#### [WHAT YOU ARE ASKED TO DO]
Where "typedef" occurs in a line of the entries below, copy that line.

[Saved entries]
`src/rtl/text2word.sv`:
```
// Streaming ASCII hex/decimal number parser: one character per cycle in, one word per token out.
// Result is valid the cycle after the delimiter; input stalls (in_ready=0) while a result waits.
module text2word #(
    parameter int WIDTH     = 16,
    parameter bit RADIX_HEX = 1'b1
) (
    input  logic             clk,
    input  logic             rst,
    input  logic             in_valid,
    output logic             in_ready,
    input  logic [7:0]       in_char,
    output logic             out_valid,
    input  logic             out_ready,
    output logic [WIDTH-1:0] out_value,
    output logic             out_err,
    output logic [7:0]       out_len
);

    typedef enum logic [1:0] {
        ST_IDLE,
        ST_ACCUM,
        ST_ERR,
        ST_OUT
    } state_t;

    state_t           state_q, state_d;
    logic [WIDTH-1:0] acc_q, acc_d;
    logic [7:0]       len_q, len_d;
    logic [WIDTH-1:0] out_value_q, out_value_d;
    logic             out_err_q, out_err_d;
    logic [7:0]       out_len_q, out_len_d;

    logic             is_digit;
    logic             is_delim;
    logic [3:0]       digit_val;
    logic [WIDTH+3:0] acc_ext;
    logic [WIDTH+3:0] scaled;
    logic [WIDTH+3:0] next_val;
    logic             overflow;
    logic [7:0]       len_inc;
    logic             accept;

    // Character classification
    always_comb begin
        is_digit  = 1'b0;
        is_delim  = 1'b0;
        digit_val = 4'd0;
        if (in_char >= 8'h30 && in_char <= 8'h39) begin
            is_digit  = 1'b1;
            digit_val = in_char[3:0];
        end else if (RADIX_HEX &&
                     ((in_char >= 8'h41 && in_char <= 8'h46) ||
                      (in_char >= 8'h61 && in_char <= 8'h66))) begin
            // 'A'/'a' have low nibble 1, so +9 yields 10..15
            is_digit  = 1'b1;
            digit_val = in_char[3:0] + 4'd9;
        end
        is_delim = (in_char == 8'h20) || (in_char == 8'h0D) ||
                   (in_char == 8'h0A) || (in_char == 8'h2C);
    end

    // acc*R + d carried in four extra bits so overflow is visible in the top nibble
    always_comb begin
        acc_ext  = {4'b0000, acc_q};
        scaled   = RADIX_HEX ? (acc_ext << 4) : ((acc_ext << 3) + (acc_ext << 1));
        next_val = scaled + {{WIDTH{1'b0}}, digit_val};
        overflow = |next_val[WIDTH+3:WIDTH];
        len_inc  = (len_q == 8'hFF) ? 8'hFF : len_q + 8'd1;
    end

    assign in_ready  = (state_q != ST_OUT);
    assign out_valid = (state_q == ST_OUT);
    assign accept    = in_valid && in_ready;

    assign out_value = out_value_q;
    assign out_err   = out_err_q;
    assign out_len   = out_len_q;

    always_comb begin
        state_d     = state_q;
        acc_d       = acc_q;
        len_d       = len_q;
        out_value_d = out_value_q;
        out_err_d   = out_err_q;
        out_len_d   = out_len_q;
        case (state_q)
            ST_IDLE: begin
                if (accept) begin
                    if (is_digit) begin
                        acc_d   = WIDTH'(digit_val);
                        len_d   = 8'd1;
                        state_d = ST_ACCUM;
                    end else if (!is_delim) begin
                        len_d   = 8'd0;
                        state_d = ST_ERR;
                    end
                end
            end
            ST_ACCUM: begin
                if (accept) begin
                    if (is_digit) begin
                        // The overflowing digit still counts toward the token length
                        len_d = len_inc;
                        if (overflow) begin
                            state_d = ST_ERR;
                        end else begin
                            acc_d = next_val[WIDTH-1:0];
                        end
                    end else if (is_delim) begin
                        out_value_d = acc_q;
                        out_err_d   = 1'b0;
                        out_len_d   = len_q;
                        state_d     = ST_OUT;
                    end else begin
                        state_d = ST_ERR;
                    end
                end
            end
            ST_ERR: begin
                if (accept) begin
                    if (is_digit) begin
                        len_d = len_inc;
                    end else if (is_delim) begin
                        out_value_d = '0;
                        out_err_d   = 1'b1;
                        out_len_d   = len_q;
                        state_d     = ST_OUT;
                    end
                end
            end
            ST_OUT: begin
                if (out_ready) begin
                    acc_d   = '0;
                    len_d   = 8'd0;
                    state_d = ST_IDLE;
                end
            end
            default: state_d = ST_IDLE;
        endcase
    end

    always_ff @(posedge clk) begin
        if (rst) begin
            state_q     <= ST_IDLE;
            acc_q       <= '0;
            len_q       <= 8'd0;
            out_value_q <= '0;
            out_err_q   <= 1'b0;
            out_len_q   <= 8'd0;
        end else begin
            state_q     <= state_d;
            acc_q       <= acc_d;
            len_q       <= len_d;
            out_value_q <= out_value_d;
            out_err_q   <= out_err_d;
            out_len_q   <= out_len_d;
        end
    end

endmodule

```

==

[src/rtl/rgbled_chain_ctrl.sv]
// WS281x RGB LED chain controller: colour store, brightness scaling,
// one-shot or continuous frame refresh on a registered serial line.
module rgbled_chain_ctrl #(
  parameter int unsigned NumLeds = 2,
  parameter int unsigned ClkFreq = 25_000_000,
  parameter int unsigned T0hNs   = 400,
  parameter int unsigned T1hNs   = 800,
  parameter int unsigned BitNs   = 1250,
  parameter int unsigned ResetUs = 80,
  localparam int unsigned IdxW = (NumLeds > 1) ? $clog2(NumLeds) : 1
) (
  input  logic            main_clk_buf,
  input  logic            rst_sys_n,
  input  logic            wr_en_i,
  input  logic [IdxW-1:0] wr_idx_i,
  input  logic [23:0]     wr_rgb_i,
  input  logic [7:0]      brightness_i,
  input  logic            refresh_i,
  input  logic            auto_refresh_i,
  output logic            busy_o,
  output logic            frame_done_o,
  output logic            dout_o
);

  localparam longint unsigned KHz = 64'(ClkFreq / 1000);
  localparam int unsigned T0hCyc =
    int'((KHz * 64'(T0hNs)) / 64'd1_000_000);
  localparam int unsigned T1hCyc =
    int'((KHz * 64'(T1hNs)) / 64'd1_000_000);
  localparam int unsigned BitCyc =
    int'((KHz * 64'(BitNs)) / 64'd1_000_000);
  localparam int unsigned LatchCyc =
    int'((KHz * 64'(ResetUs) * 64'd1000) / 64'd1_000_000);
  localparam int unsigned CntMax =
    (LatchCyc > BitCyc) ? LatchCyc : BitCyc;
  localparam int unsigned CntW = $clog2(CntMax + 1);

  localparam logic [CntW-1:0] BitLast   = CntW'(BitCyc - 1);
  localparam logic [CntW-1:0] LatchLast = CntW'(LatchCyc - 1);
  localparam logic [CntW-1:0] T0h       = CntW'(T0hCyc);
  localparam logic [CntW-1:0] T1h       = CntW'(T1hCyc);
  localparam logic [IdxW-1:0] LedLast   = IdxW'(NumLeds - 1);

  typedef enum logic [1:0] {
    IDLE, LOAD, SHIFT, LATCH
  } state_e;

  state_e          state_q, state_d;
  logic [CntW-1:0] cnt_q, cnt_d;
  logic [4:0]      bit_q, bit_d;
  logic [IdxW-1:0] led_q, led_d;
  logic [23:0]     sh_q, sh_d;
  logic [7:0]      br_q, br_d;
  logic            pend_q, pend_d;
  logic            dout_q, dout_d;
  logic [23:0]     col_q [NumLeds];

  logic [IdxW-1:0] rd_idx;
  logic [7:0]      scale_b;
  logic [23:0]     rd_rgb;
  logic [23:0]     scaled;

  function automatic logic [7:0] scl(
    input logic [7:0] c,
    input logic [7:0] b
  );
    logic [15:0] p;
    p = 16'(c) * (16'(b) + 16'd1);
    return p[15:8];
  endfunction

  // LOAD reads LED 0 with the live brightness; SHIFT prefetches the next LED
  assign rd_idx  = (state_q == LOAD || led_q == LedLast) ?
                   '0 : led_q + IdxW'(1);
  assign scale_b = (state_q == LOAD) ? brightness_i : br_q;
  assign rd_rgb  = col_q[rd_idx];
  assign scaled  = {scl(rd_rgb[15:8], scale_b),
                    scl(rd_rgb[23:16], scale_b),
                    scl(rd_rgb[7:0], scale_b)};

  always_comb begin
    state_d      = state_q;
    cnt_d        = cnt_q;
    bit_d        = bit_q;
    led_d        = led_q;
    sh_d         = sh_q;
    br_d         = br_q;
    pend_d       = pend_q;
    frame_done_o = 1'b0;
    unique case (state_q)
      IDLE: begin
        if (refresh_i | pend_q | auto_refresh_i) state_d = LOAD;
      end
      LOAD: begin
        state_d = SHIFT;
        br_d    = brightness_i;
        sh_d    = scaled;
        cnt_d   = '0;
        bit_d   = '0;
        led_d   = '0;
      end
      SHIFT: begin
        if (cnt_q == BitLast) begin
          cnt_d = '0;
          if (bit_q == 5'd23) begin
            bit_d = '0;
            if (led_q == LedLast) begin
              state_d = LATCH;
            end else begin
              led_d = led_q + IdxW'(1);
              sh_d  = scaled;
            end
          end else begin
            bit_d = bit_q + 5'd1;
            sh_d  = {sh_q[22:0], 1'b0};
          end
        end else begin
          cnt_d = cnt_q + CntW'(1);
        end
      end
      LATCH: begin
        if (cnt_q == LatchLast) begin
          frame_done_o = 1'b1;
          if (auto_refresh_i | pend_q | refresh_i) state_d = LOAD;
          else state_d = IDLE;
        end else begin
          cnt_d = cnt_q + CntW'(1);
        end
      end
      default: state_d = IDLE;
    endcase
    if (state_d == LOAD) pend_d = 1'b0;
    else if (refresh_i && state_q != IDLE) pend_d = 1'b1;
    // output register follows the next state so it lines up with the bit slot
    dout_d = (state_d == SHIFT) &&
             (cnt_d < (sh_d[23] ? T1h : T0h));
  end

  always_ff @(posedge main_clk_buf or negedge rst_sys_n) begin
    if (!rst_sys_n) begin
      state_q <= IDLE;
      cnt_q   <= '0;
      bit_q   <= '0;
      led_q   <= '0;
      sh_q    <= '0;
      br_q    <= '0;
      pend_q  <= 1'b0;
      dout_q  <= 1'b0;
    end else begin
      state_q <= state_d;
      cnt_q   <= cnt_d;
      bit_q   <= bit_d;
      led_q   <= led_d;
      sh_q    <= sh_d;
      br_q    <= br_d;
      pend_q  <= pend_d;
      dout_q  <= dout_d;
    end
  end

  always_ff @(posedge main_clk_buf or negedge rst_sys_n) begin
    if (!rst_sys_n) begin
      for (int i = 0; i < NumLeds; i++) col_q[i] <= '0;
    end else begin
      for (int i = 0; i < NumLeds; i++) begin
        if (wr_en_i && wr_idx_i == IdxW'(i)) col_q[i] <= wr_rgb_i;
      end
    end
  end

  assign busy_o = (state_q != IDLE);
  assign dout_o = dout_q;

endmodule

#### [SOLUTION]
    typedef enum logic [1:0] {
  typedef enum logic [1:0] {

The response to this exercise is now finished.